I hear this all the time as an excuse for the way things are, or as a reason for why someone does something: "That's just the way it is." I don't believe I've ever truly considered this a valid reason for anything. It doesn't explain anything. It's an excuse to not know and to not think. It resigns control of your life to the ether, for people who do think to decide what's right and wrong.
I was at a mall last week and I heard someone say this, word for word: "Thinking is hard." We live in a society where is has become difficult for people to think for themselves. They're not used to it! They're used to people just telling them what to do. This happens at home by authoritarian parents, it happens by teachers at school who do the work for the kids instead of having them come to their own conclusions, and it happens through peer pressure in their circle of friends. We wonder why people can't think for themselves, but then we turn around and reinforce it by telling people what's right and wrong.
Well you know what? I could easily be wrong. Everything on this blog is derived from my own personal experiences, opinions, delusions, and feelings. You don't have to agree with anything I say, and you probably shouldn't take any of it away as absolute fact. It could be used as a guide, sure, but what I say is certainly not "just the way it is," rather, it is "just the way it was for me." Everything people say is filtered through a lens of personal bias, opinion, and experiences.

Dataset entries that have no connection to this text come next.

===== src/rtl/multicycle_ctrl.sv =====
// Multicycle MIPS control FSM: sequences fetch/decode/execute/write-back over
// a shared ALU and memory, stalling on the memory ready handshake.
module multicycle_ctrl (
  input logic             clk,
  input logic             rst_n,
  multicycle_ctrl_if.master bus
);

  localparam logic [3:0] StIdle     = 4'd0;
  localparam logic [3:0] StFetch    = 4'd1;
  localparam logic [3:0] StDecode   = 4'd2;
  localparam logic [3:0] StMemAddr  = 4'd3;
  localparam logic [3:0] StMemRd    = 4'd4;
  localparam logic [3:0] StMemWb    = 4'd5;
  localparam logic [3:0] StMemWr    = 4'd6;
  localparam logic [3:0] StRExec    = 4'd7;
  localparam logic [3:0] StRWb      = 4'd8;
  localparam logic [3:0] StBranch   = 4'd9;
  localparam logic [3:0] StJump     = 4'd10;
  localparam logic [3:0] StAddiExec = 4'd11;
  localparam logic [3:0] StAddiWb   = 4'd12;

  localparam logic [5:0] OpRtype = 6'b000000;
  localparam logic [5:0] OpLw    = 6'b100011;
  localparam logic [5:0] OpSw    = 6'b101011;
  localparam logic [5:0] OpBeq   = 6'b000100;
  localparam logic [5:0] OpAddi  = 6'b001000;
  localparam logic [5:0] OpJ     = 6'b000010;

  logic [3:0] state_q, state_d;

  logic       pc_write, pc_write_cond, i_or_d, mem_read, mem_write, ir_write;
  logic       mem_to_reg, reg_dst, reg_write, alu_src_a, instr_done, illegal_op;
  logic [1:0] alu_src_b, alu_op, pc_source;

  // State register; reset aborts any instruction straight to IDLE.
  always_ff @(posedge clk or negedge rst_n) begin
    if (!rst_n) begin
      state_q <= StIdle;
    end else begin
      state_q <= state_d;
    end
  end

  // Next-state sequencing.
  always_comb begin
    state_d = state_q;
    case (state_q)
      StIdle:  state_d = StFetch;
      StFetch: if (bus.mem_ready) state_d = StDecode;
      StDecode: begin
        case (bus.instr_op)
          OpLw, OpSw: state_d = StMemAddr;
          OpRtype:    state_d = StRExec;
          OpBeq:      state_d = StBranch;
          OpJ:        state_d = StJump;
          OpAddi:     state_d = StAddiExec;
          default:    state_d = StFetch;
        endcase
      end
      // IR is stable here, so the opcode can be re-read to pick the access type.
      StMemAddr:  state_d = (bus.instr_op == OpSw) ? StMemWr : StMemRd;
      StMemRd:    if (bus.mem_ready) state_d = StMemWb;
      StMemWr:    if (bus.mem_ready) state_d = StFetch;
      StRExec:    state_d = StRWb;
      StAddiExec: state_d = StAddiWb;
      StMemWb, StRWb, StAddiWb, StBranch, StJump: state_d = StFetch;
      // Unreachable codes recover like IDLE.
      default:    state_d = StFetch;
    endcase
  end

  // Moore decode of the control lines, gated by mem_ready where a stall applies.
  always_comb begin
    pc_write      = 1'b0;
    pc_write_cond = 1'b0;
    i_or_d        = 1'b0;
    mem_read      = 1'b0;
    mem_write     = 1'b0;
    ir_write      = 1'b0;
    mem_to_reg    = 1'b0;
    reg_dst       = 1'b0;
    reg_write     = 1'b0;
    alu_src_a     = 1'b0;
    alu_src_b     = 2'b00;
    alu_op        = 2'b00;
    pc_source     = 2'b00;
    instr_done    = 1'b0;
    illegal_op    = 1'b0;
    case (state_q)
      StFetch: begin
        mem_read  = 1'b1;
        alu_src_b = 2'b01;
        pc_write  = bus.mem_ready;
        ir_write  = bus.mem_ready;
      end
      StDecode: begin
        alu_src_b = 2'b11;
        case (bus.instr_op)
          OpRtype, OpLw, OpSw, OpBeq, OpAddi, OpJ: illegal_op = 1'b0;
          default:                                 illegal_op = 1'b1;
        endcase
      end
      StMemAddr, StAddiExec: begin
        alu_src_a = 1'b1;
        alu_src_b = 2'b10;
      end
      StMemRd: begin
        mem_read = 1'b1;
        i_or_d   = 1'b1;
      end
      StMemWr: begin
        mem_write  = 1'b1;
        i_or_d     = 1'b1;
        instr_done = bus.mem_ready;
      end
      StMemWb: begin
        mem_to_reg = 1'b1;
        reg_write  = 1'b1;
        instr_done = 1'b1;
      end
      StRExec: begin
        alu_src_a = 1'b1;
        alu_op    = 2'b10;
      end
      StRWb: begin
        reg_dst    = 1'b1;
        reg_write  = 1'b1;
        instr_done = 1'b1;
      end
      StAddiWb: begin
        reg_write  = 1'b1;
        instr_done = 1'b1;
      end
      StBranch: begin
        alu_src_a     = 1'b1;
        alu_op        = 2'b01;
        pc_write_cond = 1'b1;
        pc_source     = 2'b01;
        instr_done    = 1'b1;
      end
      StJump: begin
        pc_write   = 1'b1;
        pc_source  = 2'b10;
        instr_done = 1'b1;
      end
      default: ;
    endcase
  end

  assign bus.pc_write      = pc_write;
  assign bus.pc_write_cond = pc_write_cond;
  assign bus.i_or_d        = i_or_d;
  assign bus.mem_read      = mem_read;
  assign bus.mem_write     = mem_write;
  assign bus.ir_write      = ir_write;
  assign bus.mem_to_reg    = mem_to_reg;
  assign bus.reg_dst       = reg_dst;
  assign bus.reg_write     = reg_write;
  assign bus.alu_src_a     = alu_src_a;
  assign bus.alu_src_b     = alu_src_b;
  assign bus.alu_op        = alu_op;
  assign bus.pc_source     = pc_source;
  assign bus.instr_done    = instr_done;
  assign bus.illegal_op    = illegal_op;
  assign bus.state         = state_q;

endmodule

When I was trying to start hormone treatment, my first doctor told me that I had to present socially as a girl for a year before I could be prescribed the medication I needed, and I needed a note from a therapist. If I had resigned and simply said "well, that's just the way it is," then I wouldn't be where I am today.
Everybody says you need a degree and a teaching certificate to become a teacher, and you need to finish college before you can land yourself in a career. I became a teacher before having a degree of any kind, thus proving that that was most certainly not just the way it is, cut and dry, end of story. We like to label things so we can definitively say exactly what something is, but it's not as simple as that. Life is a series of gray areas, not just yin and yang. I found a teaching position that didn't require any of that, proving that my degree didn't matter.

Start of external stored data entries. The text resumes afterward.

<file path="src/rtl/prco_mem_dma.sv">
// ---------------------------------------------------------------------------
// prco_mem_dma
//
// Block-transfer initiator for the PRCO local memory port (prco_lmem).
// It takes one fill or copy command at a time and drives the memory's
// write-enable, address and write-data lines itself. A fill writes one
// constant word to len consecutive addresses. A copy alternates a read
// cycle and a write cycle per word, in strictly ascending order. Because
// of that ordering, an overlapping copy with dst = src + 1 propagates the
// first source word forward. All address arithmetic wraps modulo 2^ADDR_W.
//
// Ports
//   i_clk, i_rst_n          clock, asynchronous active-low reset
//   i_cmd_valid/q_cmd_ready command handshake (ready only while idle)
//   i_cmd_op                0 = fill, 1 = copy
//   i_cmd_src/dst/len       source base, destination base, word count
//   i_cmd_data              fill value
//   i_abort                 terminate the running transfer
//   q_busy                  not idle
//   q_done, q_aborted       one-cycle completion pulses
//   q_count                 words written in the current/last transfer
//   q_mem_we/addr/dina      memory write-enable, address, write data
//   i_mem_douta             memory read data, one cycle after the address
// ---------------------------------------------------------------------------
module prco_mem_dma #(
    parameter int DATA_W = 16,
    parameter int ADDR_W = 16
) (
    input  logic              i_clk,
    input  logic              i_rst_n,
    input  logic              i_cmd_valid,
    output logic              q_cmd_ready,
    input  logic              i_cmd_op,
    input  logic [ADDR_W-1:0] i_cmd_src,
    input  logic [ADDR_W-1:0] i_cmd_dst,
    input  logic [ADDR_W-1:0] i_cmd_len,
    input  logic [DATA_W-1:0] i_cmd_data,
    input  logic              i_abort,
    output logic              q_busy,
    output logic              q_done,
    output logic              q_aborted,
    output logic [ADDR_W-1:0] q_count,
    output logic              q_mem_we,
    output logic [ADDR_W-1:0] q_mem_addr,
    output logic [DATA_W-1:0] q_mem_dina,
    input  logic [DATA_W-1:0] i_mem_douta
);

    typedef enum logic [2:0] {
        S_IDLE,
        S_FILL,
        S_RD,
        S_WR,
        S_DONE
    } state_t;

    state_t            state_r, state_n;
    logic [ADDR_W-1:0] src_r, src_n;
    logic [ADDR_W-1:0] dst_r, dst_n;
    logic [ADDR_W-1:0] len_r, len_n;
    logic [DATA_W-1:0] fill_r, fill_n;
    logic [ADDR_W-1:0] count_r, count_n;
    logic [ADDR_W-1:0] addr_r, addr_n;
    logic [DATA_W-1:0] dina_r, dina_n;
    logic              we_r, we_n;
    logic              done_r, done_n;
    logic              aborted_r, aborted_n;
    logic              busy_r;
    logic              ready_r;
    logic [ADDR_W-1:0] count_inc;

    // The word index of the transfer is the number of words already
    // written, so q_count doubles as the offset from src/dst.
    assign count_inc = count_r + ADDR_W'(1);

    // Next-state logic. The memory-side outputs are computed here for the
    // *following* cycle and then registered, so each state's drive values
    // are prepared on the transition into it.
    always_comb begin
        state_n   = state_r;
        src_n     = src_r;
        dst_n     = dst_r;
        len_n     = len_r;
        fill_n    = fill_r;
        count_n   = count_r;
        addr_n    = addr_r;
        dina_n    = dina_r;
        we_n      = 1'b0;
        done_n    = 1'b0;
        aborted_n = 1'b0;

        unique case (state_r)
            S_IDLE: begin
                if (i_cmd_valid) begin
                    src_n   = i_cmd_src;
                    dst_n   = i_cmd_dst;
                    len_n   = i_cmd_len;
                    fill_n  = i_cmd_data;
                    count_n = '0;
                    if (i_cmd_len == '0) begin
                        state_n = S_DONE;
                        done_n  = 1'b1;
                    end else if (!i_cmd_op) begin
                        state_n = S_FILL;
                        we_n    = 1'b1;
                        addr_n  = i_cmd_dst;
                        dina_n  = i_cmd_data;
                    end else begin
                        state_n = S_RD;
                        addr_n  = i_cmd_src;
                    end
                end
            end

            S_FILL: begin
                count_n = count_inc;
                if (i_abort) begin
                    state_n   = S_IDLE;
                    aborted_n = 1'b1;
                end else if (count_inc == len_r) begin
                    state_n = S_DONE;
                    done_n  = 1'b1;
                end else begin
                    we_n   = 1'b1;
                    addr_n = dst_r + count_inc;
                end
            end

            S_RD: begin
                if (i_abort) begin
                    state_n   = S_IDLE;
                    aborted_n = 1'b1;
                end else begin
                    state_n = S_WR;
                    we_n    = 1'b1;
                    addr_n  = dst_r + count_r;
                end
            end

            S_WR: begin
                count_n = count_inc;
                // Keep the written word so dina holds it after the write.
                dina_n  = i_mem_douta;
                if (i_abort) begin
                    state_n   = S_IDLE;
                    aborted_n = 1'b1;
                end else if (count_inc != len_r) begin
                    state_n = S_RD;
                    addr_n  = src_r + count_inc;
                end else begin
                    state_n = S_DONE;
                    done_n  = 1'b1;
                end
            end

            S_DONE: begin
                state_n = S_IDLE;
            end

            default: begin
                state_n = S_IDLE;
            end
        endcase
    end

    // State and output registers; reset drops every transfer immediately.
    always_ff @(posedge i_clk or negedge i_rst_n) begin
        if (!i_rst_n) begin
            state_r   <= S_IDLE;
            src_r     <= '0;
            dst_r     <= '0;
            len_r     <= '0;
            fill_r    <= '0;
            count_r   <= '0;
            addr_r    <= '0;
            dina_r    <= '0;
            we_r      <= 1'b0;
            done_r    <= 1'b0;
            aborted_r <= 1'b0;
            busy_r    <= 1'b0;
            ready_r   <= 1'b1;
        end else begin
            state_r   <= state_n;
            src_r     <= src_n;
            dst_r     <= dst_n;
            len_r     <= len_n;
            fill_r    <= fill_n;
            count_r   <= count_n;
            addr_r    <= addr_n;
            dina_r    <= dina_n;
            we_r      <= we_n;
            done_r    <= done_n;
            aborted_r <= aborted_n;
            busy_r    <= (state_n != S_IDLE);
            ready_r   <= (state_n == S_IDLE);
        end
    end

    assign q_cmd_ready = ready_r;
    assign q_busy      = busy_r;
    assign q_done      = done_r;
    assign q_aborted   = aborted_r;
    assign q_count     = count_r;
    assign q_mem_we    = we_r;
    assign q_mem_addr  = addr_r;

    // The read data only arrives during the write cycle itself, so a copy
    // write forwards i_mem_douta straight through. This is selected by the
    // registered state only; every other cycle uses the registered value.
    assign q_mem_dina  = (state_r == S_WR) ? i_mem_douta : dina_r;

endmodule

</file>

There was an episode of That '70s Show in which Eric Forman says to his girlfriend, "I have to do better than you because I'm the man, and the man's the man, and that's just the way it is." Well you know what, Eric? No, that's not "just the way it is."
I've seen people work themselves into a crippling amount of debt by buying a house and two cars they couldn't afford. They blamed life and said, "Well, most Americans are in debt, so I guess that's just the way it is." No, it's not. You could have avoided it by pacing yourself and not buying crap you can't afford. Yeah, you may have still wound up in debt, but it would at least be more manageable.
That last example does not describe everyone, obviously, because one example does not, in itself, describe an entire class of people. One example does not establish that "that's the way it is."
Christiaan Huygens determined that light is a wave, as demonstrated with the "double slit" experiment. It was well confirmed and acknowledged that "that's the way it was." But Albert Einstein discovered proof that light also behaves like particles. It wasn't as cut and dry as people believed, and this is why science isn't about trying to prove something, it's largely about trying to disprove something.
I hope that this has given someone something to think about. The next time you find yourself saying anything along the lines of "that's just the way it is," try to recognize that by saying that, you've given up on thinking. You've stopped exercising creativity, and you've just accepted something without even having an actual explanation. Just be aware that by choosing the action of willful ignorance, you have given up another piece of your own free will.